Last week, I had two topics to tackle but I opted to get the doping menace out of my way. By so doing I reserved the best news of that week for my subsequent column, which is today.
I am talking about the government’s pledge to reward athletes who win medals for this country around the globe.
Yes! Early last week government dished out grants to the tune of Sh11 million to medallists from last month’s Commonwealth Games in Gold Coast, Australia.
Indeed, the speed with which it was done was to say the least a bit surprising to many. Such promises have in the past taken ages to be honoured and in some instances not honoured at all.
Many a times, the athletes have had to complain directly to the President but this has had little impact in terms of action in the past.
However, there seems to be a new wind blowing since Sports Cabinet Secretary Rashid Echesa and his Permanent Secretary took over the docket.
To be precise, medallists at the Club Games received Sh1 million for gold, Sh750,000 (silver) and Sh500,000 (bronze). Kenya won 17 medals—four gold, seven silver and six bronze during the games.
The gold medal winners included Helen Obiri (women’s 5,000m), Elijah Manangoi (men’s 1,500m),Wycliffe Kinyamal (men’s 800m) and world and Conseslus Kipruto (men’s 3,000m steeplechase).
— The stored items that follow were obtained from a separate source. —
**src/rtl/qspi_pkg.sv**
```systemverilog
// Shared definitions for the QSPI quad-output flash reader.
// Contents: transaction state encoding, flash opcode, and the bit lengths of
// the command and address phases.
package qspi_pkg;

   typedef enum logic [2:0] {
      IDLE  = 3'd0,
      CMD   = 3'd1,
      ADDR  = 3'd2,
      DUMMY = 3'd3,
      DATA  = 3'd4,
      DONE  = 3'd5
   } state_t;

   localparam logic [7:0] QSPI_CMD_QUAD_OUT_READ = 8'h6B;
   localparam int ADDR_BITS = 24;
   localparam int CMD_BITS  = 8;

endpackage

```
**src/rtl/qspi_sck_divider.sv**
```systemverilog
// SCK generator for the QSPI reader.
// Ports:
//   clock, reset : system clock, synchronous active-high reset
//   run          : high while a transaction is clocking; low forces sck=0
//   hold         : freezes the prescaler and sck (consumer backpressure)
//   tick         : one-clock pulse on every sck toggle
//   rise         : tick that takes sck 0->1 (flash and reader sample here)
//   sck          : registered serial clock, idles low (mode 0)
module qspi_sck_divider #(
   parameter int PRESCALER = 4
) (
   input  logic clock,
   input  logic reset,
   input  logic run,
   input  logic hold,
   output logic tick,
   output logic rise,
   output logic sck
);

   logic [3:0] cnt_reg;
   logic       sck_reg;

   assign tick = run && !hold && (cnt_reg == 4'(PRESCALER));
   assign rise = tick && !sck_reg;
   assign sck  = sck_reg;

   always_ff @(posedge clock) begin
      if (reset || !run) begin
         cnt_reg <= '0;
         sck_reg <= 1'b0;
      end else if (!hold) begin
         if (tick) begin
            cnt_reg <= '0;
            sck_reg <= !sck_reg;
         end else begin
            cnt_reg <= cnt_reg + 4'd1;
         end
      end
   end

endmodule

```
**src/rtl/qspi_flash_reader.sv**
```systemverilog
// QSPI initiator issuing Quad Output Fast Read (0x6B) and streaming bytes out.
// Ports:
//   clock, reset       : system clock, synchronous active-high reset
//   io_req_*           : read request (24-bit byte address, length-1)
//   io_resp_*          : one-deep byte stream, last marks the final byte
//   io_busy            : high outside IDLE
//   io_qspi_*          : flash pins (cs active low, sck mode 0, 4-bit dq)
module qspi_flash_reader
   import qspi_pkg::*;
#(
   parameter int PRESCALER      = 4,
   parameter int DUMMY_CYCLES   = 6,
   parameter int CS_HIGH_CYCLES = 4
) (
   input  logic        clock,
   input  logic        reset,
   input  logic        io_req_valid,
   output logic        io_req_ready,
   input  logic [23:0] io_req_addr,
   input  logic [11:0] io_req_len,
   output logic        io_resp_valid,
   input  logic        io_resp_ready,
   output logic [7:0]  io_resp_data,
   output logic        io_resp_last,
   output logic        io_busy,
   output logic        io_qspi_cs,
   output logic        io_qspi_sck,
   output logic [3:0]  io_qspi_dq_o,
   output logic [3:0]  io_qspi_dq_oe,
   input  logic [3:0]  io_qspi_dq_i
);

   state_t      state_reg;
   logic        cs_reg;
   logic [3:0]  oe_reg;
   logic [31:0] shifter_reg;
   logic [7:0]  bit_cnt_reg;
   logic        nib_reg;
   logic [3:0]  hi_nib_reg;
   logic [11:0] rem_reg;
   logic        fin_reg;
   logic        resp_valid_reg;
   logic        resp_last_reg;
   logic [7:0]  resp_data_reg;
   logic [15:0] cs_cnt_reg;

   logic run, hold, tick, rise, fall, sck;

   assign run  = (state_reg != IDLE) && (state_reg != DONE);
   // Stall only while sck is low and the next rise would start a new byte
   // with the single output slot still occupied.
   assign hold = (state_reg == DATA) && !sck && !nib_reg &&
                 resp_valid_reg && !io_resp_ready;
   assign fall = tick && sck;

   qspi_sck_divider #(.PRESCALER(PRESCALER)) u_div (
      .clock (clock),
      .reset (reset),
      .run   (run),
      .hold  (hold),
      .tick  (tick),
      .rise  (rise),
      .sck   (sck)
   );

   assign io_req_ready  = (state_reg == IDLE) && !reset;
   assign io_busy       = (state_reg != IDLE);
   assign io_resp_valid = resp_valid_reg;
   assign io_resp_data  = resp_data_reg;
   assign io_resp_last  = resp_last_reg;
   assign io_qspi_cs    = cs_reg;
   assign io_qspi_sck   = sck;
   assign io_qspi_dq_o  = {3'b000, shifter_reg[31]};
   assign io_qspi_dq_oe = oe_reg;

   always_ff @(posedge clock) begin
      if (reset) begin
         state_reg      <= IDLE;
         cs_reg         <= 1'b1;
         oe_reg         <= 4'b0000;
         shifter_reg    <= '0;
         bit_cnt_reg    <= '0;
         nib_reg        <= 1'b0;
         hi_nib_reg     <= '0;
         rem_reg        <= '0;
         fin_reg        <= 1'b0;
         resp_valid_reg <= 1'b0;
         resp_last_reg  <= 1'b0;
         resp_data_reg  <= '0;
         cs_cnt_reg     <= '0;
      end else begin
         if (resp_valid_reg && io_resp_ready) begin
            resp_valid_reg <= 1'b0;
            resp_last_reg  <= 1'b0;
         end
         unique case (state_reg)
            IDLE: begin
               if (io_req_valid) begin
                  shifter_reg <= {QSPI_CMD_QUAD_OUT_READ, io_req_addr};
                  rem_reg     <= io_req_len;
                  bit_cnt_reg <= '0;
                  nib_reg     <= 1'b0;
                  fin_reg     <= 1'b0;
                  cs_reg      <= 1'b0;
                  oe_reg      <= 4'b0001;
                  state_reg   <= CMD;
               end
            end
            CMD, ADDR: begin
               // One counter spans both phases; the flash samples on rise,
               // the next bit is presented on the following fall.
               if (rise) bit_cnt_reg <= bit_cnt_reg + 8'd1;
               if (fall) begin
                  shifter_reg <= {shifter_reg[30:0], 1'b0};
                  if (state_reg == CMD && bit_cnt_reg == 8'(CMD_BITS)) begin
                     state_reg <= ADDR;
                  end
                  if (state_reg == ADDR && bit_cnt_reg == 8'(CMD_BITS + ADDR_BITS)) begin
                     oe_reg      <= 4'b0000;
                     bit_cnt_reg <= '0;
                     state_reg   <= DUMMY;
                  end
               end
            end
            DUMMY: begin
               if (rise) bit_cnt_reg <= bit_cnt_reg + 8'd1;
               if (fall && bit_cnt_reg == 8'(DUMMY_CYCLES)) begin
                  bit_cnt_reg <= '0;
                  state_reg   <= DATA;
               end
            end
            DATA: begin
               if (rise) begin
                  if (!nib_reg) begin
                     hi_nib_reg <= io_qspi_dq_i;
                     nib_reg    <= 1'b1;
                  end else begin
                     resp_data_reg  <= {hi_nib_reg, io_qspi_dq_i};
                     resp_valid_reg <= 1'b1;
                     resp_last_reg  <= (rem_reg == 12'd0);
                     fin_reg        <= (rem_reg == 12'd0);
                     rem_reg        <= rem_reg - 12'd1;
                     nib_reg        <= 1'b0;
                  end
               end
               if (fall && fin_reg) begin
                  cs_reg     <= 1'b1;
                  cs_cnt_reg <= '0;
                  state_reg  <= DONE;
               end
            end
            DONE: begin
               if (cs_cnt_reg != 16'hFFFF) cs_cnt_reg <= cs_cnt_reg + 16'd1;
               if (cs_cnt_reg >= 16'(CS_HIGH_CYCLES - 1) &&
                   (!resp_valid_reg || io_resp_ready)) begin
                  state_reg <= IDLE;
               end
            end
            default: state_reg <= IDLE;
         endcase
      end
   end

endmodule
```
Stacy Ndiwa (women’s 10,000m), Beatrice Chepkoech (women’s 1,500m), Celliphine Chespol (women’s 3,000m steeplechase), Margaret Nyairera (women’s 800m) Margaret Chelimo (women’s 5,000m), Timothy Cheruiyot (men’s 1,500m) and Abraham Kibiwot (men’s 3,000m) won silver while boxer Christine Ongare, Rodgers Kwemoi (men’s 10,000m), Amos Kirui (men’s 3,000m steeplechase), Edward Zakayo (men’s 5,000m), Samuel Gathimba (men’s walk) and Purity Cherotich (women’s 3,000m steeplechase) took bronze.
The Sports SC in his speech assured athletes that under his watch, they will be celebrated and appreciated accordingly in line with the directive of President Uhuru Kenyatta.
He also promised to create an enabling infrastructure to ensure our athletes become world beaters in their respective fields.
I guess this is the way to go if we are to encourage more elite runners to represent the country in each and every event.
Initially, athletes have been hesitant to fly Kenya’s flag owing to lack of incentives. In essence, this means, they would rather run in other private races than race for Kenya because of the experience they have had with the government awards scheme.
But with last week’s gesture, this seems to be a thing of the past and we should expect stiff competition especially during our trials going forward.
However, we must walk the talk in as far as facilities are concerned if we have to provide an enabling training environment for Kenyans ahead of next year’s World Athletics Championships in Qatar and 2020 Olympic Games in Tokyo.
Korir is Athletics Kenya’s Nairobi branch chairman [email protected]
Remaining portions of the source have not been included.